--- Try it ---
In the data that follows, every line containing the word "done" should be returned.

Saved entries:
================================

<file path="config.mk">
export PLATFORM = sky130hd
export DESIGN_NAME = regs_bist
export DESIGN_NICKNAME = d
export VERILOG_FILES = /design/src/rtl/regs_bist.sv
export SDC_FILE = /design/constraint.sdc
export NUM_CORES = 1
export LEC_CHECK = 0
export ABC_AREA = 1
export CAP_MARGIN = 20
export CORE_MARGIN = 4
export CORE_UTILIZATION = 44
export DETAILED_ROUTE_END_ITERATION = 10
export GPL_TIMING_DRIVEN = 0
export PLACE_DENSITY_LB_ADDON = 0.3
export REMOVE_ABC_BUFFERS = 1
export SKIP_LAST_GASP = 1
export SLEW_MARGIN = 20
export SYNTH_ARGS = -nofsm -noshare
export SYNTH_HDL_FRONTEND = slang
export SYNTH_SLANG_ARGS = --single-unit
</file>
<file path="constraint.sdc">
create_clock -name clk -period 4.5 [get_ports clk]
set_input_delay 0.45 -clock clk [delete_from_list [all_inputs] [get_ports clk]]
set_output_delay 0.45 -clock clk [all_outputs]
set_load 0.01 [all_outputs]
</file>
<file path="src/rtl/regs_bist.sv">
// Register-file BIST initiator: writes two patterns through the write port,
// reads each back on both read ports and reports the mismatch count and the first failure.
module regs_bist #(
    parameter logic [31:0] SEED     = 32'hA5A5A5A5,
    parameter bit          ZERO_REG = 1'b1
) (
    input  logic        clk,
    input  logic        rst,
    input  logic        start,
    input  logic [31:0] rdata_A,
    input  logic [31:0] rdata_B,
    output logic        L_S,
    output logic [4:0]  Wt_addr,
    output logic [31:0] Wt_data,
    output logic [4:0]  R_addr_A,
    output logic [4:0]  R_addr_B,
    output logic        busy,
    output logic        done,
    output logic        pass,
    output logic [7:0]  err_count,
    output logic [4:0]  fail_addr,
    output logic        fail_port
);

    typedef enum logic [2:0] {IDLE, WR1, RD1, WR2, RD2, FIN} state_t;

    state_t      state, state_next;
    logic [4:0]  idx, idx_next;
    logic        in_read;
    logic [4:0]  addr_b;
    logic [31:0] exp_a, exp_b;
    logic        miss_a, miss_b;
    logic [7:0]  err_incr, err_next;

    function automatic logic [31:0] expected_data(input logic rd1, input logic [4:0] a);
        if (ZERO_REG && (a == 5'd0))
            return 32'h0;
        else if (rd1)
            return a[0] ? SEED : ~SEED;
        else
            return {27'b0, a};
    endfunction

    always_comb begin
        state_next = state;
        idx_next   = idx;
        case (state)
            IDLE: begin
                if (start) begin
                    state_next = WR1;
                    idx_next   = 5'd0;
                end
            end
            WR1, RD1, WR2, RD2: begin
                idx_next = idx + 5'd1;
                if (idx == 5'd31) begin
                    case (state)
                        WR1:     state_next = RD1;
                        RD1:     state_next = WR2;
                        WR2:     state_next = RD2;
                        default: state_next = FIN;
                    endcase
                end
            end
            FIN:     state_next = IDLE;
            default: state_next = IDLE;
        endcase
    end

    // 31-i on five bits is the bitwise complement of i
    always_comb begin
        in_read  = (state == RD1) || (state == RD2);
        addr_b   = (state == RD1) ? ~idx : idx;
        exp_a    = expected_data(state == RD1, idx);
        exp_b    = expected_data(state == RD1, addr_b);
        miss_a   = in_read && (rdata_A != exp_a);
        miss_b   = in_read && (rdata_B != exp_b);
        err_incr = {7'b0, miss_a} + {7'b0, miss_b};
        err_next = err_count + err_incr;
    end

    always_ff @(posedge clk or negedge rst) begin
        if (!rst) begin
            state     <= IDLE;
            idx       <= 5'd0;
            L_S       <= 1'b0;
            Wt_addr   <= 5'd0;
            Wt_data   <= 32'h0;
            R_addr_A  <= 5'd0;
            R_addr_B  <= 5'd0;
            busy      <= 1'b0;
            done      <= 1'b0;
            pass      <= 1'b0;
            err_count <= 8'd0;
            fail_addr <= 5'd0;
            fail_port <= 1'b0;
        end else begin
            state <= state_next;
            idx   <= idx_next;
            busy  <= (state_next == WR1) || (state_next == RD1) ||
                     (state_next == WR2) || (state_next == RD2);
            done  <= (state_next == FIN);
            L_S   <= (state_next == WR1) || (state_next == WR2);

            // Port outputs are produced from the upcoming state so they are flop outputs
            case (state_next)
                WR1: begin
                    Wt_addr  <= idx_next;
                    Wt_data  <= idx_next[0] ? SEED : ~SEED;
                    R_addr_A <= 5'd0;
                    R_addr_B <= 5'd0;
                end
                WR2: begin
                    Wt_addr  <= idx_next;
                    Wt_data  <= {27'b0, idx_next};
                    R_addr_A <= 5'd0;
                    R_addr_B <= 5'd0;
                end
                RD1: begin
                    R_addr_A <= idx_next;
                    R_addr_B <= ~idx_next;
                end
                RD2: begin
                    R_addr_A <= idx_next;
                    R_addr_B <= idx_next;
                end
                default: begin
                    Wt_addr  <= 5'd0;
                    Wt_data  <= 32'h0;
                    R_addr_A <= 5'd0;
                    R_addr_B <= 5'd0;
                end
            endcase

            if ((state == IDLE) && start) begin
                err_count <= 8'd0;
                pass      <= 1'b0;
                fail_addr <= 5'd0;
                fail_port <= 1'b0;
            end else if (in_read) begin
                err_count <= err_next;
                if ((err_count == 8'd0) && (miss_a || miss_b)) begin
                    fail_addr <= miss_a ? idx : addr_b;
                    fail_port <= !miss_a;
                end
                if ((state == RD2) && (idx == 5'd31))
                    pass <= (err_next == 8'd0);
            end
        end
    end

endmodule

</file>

================================

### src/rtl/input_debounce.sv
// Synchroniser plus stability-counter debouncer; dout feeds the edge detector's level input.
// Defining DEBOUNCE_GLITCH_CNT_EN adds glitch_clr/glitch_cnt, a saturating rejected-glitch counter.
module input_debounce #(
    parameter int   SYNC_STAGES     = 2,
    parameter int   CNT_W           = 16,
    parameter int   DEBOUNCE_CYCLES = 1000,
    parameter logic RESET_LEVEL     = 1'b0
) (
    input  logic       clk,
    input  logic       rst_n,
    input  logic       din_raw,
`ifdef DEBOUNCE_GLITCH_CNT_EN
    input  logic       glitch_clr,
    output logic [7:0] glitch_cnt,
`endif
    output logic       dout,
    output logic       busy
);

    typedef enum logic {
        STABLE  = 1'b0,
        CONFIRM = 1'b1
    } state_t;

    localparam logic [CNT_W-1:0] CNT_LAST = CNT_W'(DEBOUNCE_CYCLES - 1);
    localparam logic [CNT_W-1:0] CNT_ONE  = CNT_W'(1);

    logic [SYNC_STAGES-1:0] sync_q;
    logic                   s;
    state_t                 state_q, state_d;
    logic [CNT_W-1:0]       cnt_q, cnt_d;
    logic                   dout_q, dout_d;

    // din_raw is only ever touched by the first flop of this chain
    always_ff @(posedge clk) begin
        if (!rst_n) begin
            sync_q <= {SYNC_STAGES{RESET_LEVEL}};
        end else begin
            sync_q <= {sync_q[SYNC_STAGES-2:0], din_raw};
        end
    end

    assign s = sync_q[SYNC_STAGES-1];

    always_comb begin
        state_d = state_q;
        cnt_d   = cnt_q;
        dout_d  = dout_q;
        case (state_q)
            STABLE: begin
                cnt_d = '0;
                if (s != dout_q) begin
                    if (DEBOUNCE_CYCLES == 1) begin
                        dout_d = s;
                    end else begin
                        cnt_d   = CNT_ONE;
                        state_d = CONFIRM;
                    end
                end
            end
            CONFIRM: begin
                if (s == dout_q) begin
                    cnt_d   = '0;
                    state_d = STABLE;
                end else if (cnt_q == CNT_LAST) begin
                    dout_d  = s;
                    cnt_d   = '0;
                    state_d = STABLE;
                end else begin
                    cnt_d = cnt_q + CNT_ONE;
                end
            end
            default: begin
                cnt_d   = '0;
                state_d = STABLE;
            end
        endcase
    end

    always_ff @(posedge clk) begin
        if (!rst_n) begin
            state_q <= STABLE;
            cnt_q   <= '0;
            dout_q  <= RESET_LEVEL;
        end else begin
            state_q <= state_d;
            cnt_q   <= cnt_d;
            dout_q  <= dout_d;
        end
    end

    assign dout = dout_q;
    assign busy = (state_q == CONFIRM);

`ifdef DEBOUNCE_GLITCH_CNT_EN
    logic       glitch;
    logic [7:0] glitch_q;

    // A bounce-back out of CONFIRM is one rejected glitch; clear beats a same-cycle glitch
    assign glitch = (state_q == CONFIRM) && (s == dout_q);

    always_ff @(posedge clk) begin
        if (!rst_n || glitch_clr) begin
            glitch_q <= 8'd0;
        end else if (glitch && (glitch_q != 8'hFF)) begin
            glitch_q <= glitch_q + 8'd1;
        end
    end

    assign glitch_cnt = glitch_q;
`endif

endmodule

================================

--- Answer to this task ---
    output logic        done,
            done      <= 1'b0;
            done  <= (state_next == FIN);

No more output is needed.